MAME and the New Emulation Reality - smacktoward
http://ascii.textfiles.com/archives/4641
======
bane
I've been following the emulation scene since the late 90s and have really
come to appreciate how important a cultural preservation emulation is
providing. It's more than just nostalgia, these machines were literally the
focal point around which entire cultural milieus were constructed.

If you didn't grow up when arcades were healthy, there's literally nothing
similar to them today. The local Dave and Busters has the games, but the mood
and setting is all wrong. Stepping through the entrance at your local mall
arcade was like walking out the backside of a magic wardrobe. The lights and
sounds instantly drove parental units away and a curious kid could wander
around with pocket change and try a few games and take control of skilled
fighters, jet planes, space ships, skateboarders and on and on forever.

Forging skill, he could become a minor celebrity in this world, if he could
top the high score, or compete harder than all challengers, a crowd would
literally gather and start cheering the player on..and soon you had this
[https://youtu.be/07Upyd9EVog?t=84](https://youtu.be/07Upyd9EVog?t=84)

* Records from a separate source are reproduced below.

This is an optimization exercise on Yosys and OpenROAD, whose aim is small area, a short achievable clock period and few clock cycles, not a production implementation. Only simulation tests tie the RTL to the original design; equivalence was not proved.

$ cat design/flow/design.v
module gf_mul (
    input  wire [7:0] a,
    input  wire [7:0] b,
    output wire [7:0] p
);
    reg [14:0] c;
    integer i, j;
    always @* begin
        c = 15'd0;
        for (i = 0; i < 8; i = i + 1)
            for (j = 0; j < 8; j = j + 1)
                c[i+j] = c[i+j] ^ (a[i] & b[j]);
    end
    assign p[0] = c[0] ^ c[8] ^ c[12] ^ c[13] ^ c[14];
    assign p[1] = c[1] ^ c[9] ^ c[13] ^ c[14];
    assign p[2] = c[2] ^ c[8] ^ c[10] ^ c[12] ^ c[13];
    assign p[3] = c[3] ^ c[8] ^ c[9] ^ c[11] ^ c[12];
    assign p[4] = c[4] ^ c[8] ^ c[9] ^ c[10] ^ c[14];
    assign p[5] = c[5] ^ c[9] ^ c[10] ^ c[11];
    assign p[6] = c[6] ^ c[10] ^ c[11] ^ c[12];
    assign p[7] = c[7] ^ c[11] ^ c[12] ^ c[13];
endmodule
module gf_inv (
    input  wire [7:0] a,
    output wire [7:0] y
);
    function [3:0] m16(input [3:0] p, input [3:0] q);
        reg [6:0] r;
        begin
            r = ({7{q[0]}} & {3'b000, p}) ^ ({7{q[1]}} & {2'b00, p, 1'b0}) ^
                ({7{q[2]}} & {1'b0, p, 2'b00}) ^ ({7{q[3]}} & {p, 3'b000});
            if (r[6]) r = r ^ 7'b1001100;
            if (r[5]) r = r ^ 7'b0100110;
            if (r[4]) r = r ^ 7'b0010011;
            m16 = r[3:0];
        end
    endfunction
    wire [7:0] c;
    assign c[0] = a[0] ^ a[1] ^ a[2] ^ a[3] ^ a[4] ^ a[6] ^ a[7];
    assign c[1] = a[2] ^ a[3] ^ a[6] ^ a[7];
    assign c[2] = a[2] ^ a[4] ^ a[6];
    assign c[3] = a[3] ^ a[4] ^ a[5] ^ a[6];
    assign c[4] = a[4] ^ a[7];
    assign c[5] = a[1] ^ a[3] ^ a[4];
    assign c[6] = a[2] ^ a[5] ^ a[6];
    assign c[7] = a[5];
    wire [3:0] ch = c[7:4], cl = c[3:0];
    wire [3:0] dd = m16(m16(ch, ch), 4'd8) ^ m16(ch, cl) ^ m16(cl, cl);
    reg  [3:0] di;
    always @* begin
        case (dd)
        4'd0: di = 4'd0;
        4'd1: di = 4'd1;
        4'd2: di = 4'd9;
        4'd3: di = 4'd14;
        4'd4: di = 4'd13;
        4'd5: di = 4'd11;
        4'd6: di = 4'd7;
        4'd7: di = 4'd6;
        4'd8: di = 4'd15;
        4'd9: di = 4'd2;
        4'd10: di = 4'd12;
        4'd11: di = 4'd5;
        4'd12: di = 4'd10;
        4'd13: di = 4'd4;
        4'd14: di = 4'd3;
        4'd15: di = 4'd8;
        default: di = 4'd0;
        endcase
    end
    wire [7:0] e = {m16(ch, di), m16(ch ^ cl, di)};
    assign y[0] = e[0] ^ e[2] ^ e[4] ^ e[5];
    assign y[1] = e[1] ^ e[4] ^ e[5] ^ e[6] ^ e[7];
    assign y[2] = e[1] ^ e[3] ^ e[4] ^ e[7];
    assign y[3] = e[1] ^ e[2] ^ e[4];
    assign y[4] = e[2] ^ e[6] ^ e[7];
    assign y[5] = e[7];
    assign y[6] = e[1] ^ e[3] ^ e[4] ^ e[6];
    assign y[7] = e[2] ^ e[4] ^ e[6] ^ e[7];
endmodule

With so many people in one place, all doing the same things, with competition
and champions, losers and cheaters, how could a culture not spontaneously
emerge?

I can't really think of any similar phenomenon today and work like this, and a
few scattered preservationist barcades and personal collections might be the
only thing that comes close.

I'm just sad I never made it to Luna City before it closed
[http://www.washingtonpost.com/wp-
dyn/content/article/2008/02...](http://www.washingtonpost.com/wp-
dyn/content/article/2008/02/01/AR2008020103933.html)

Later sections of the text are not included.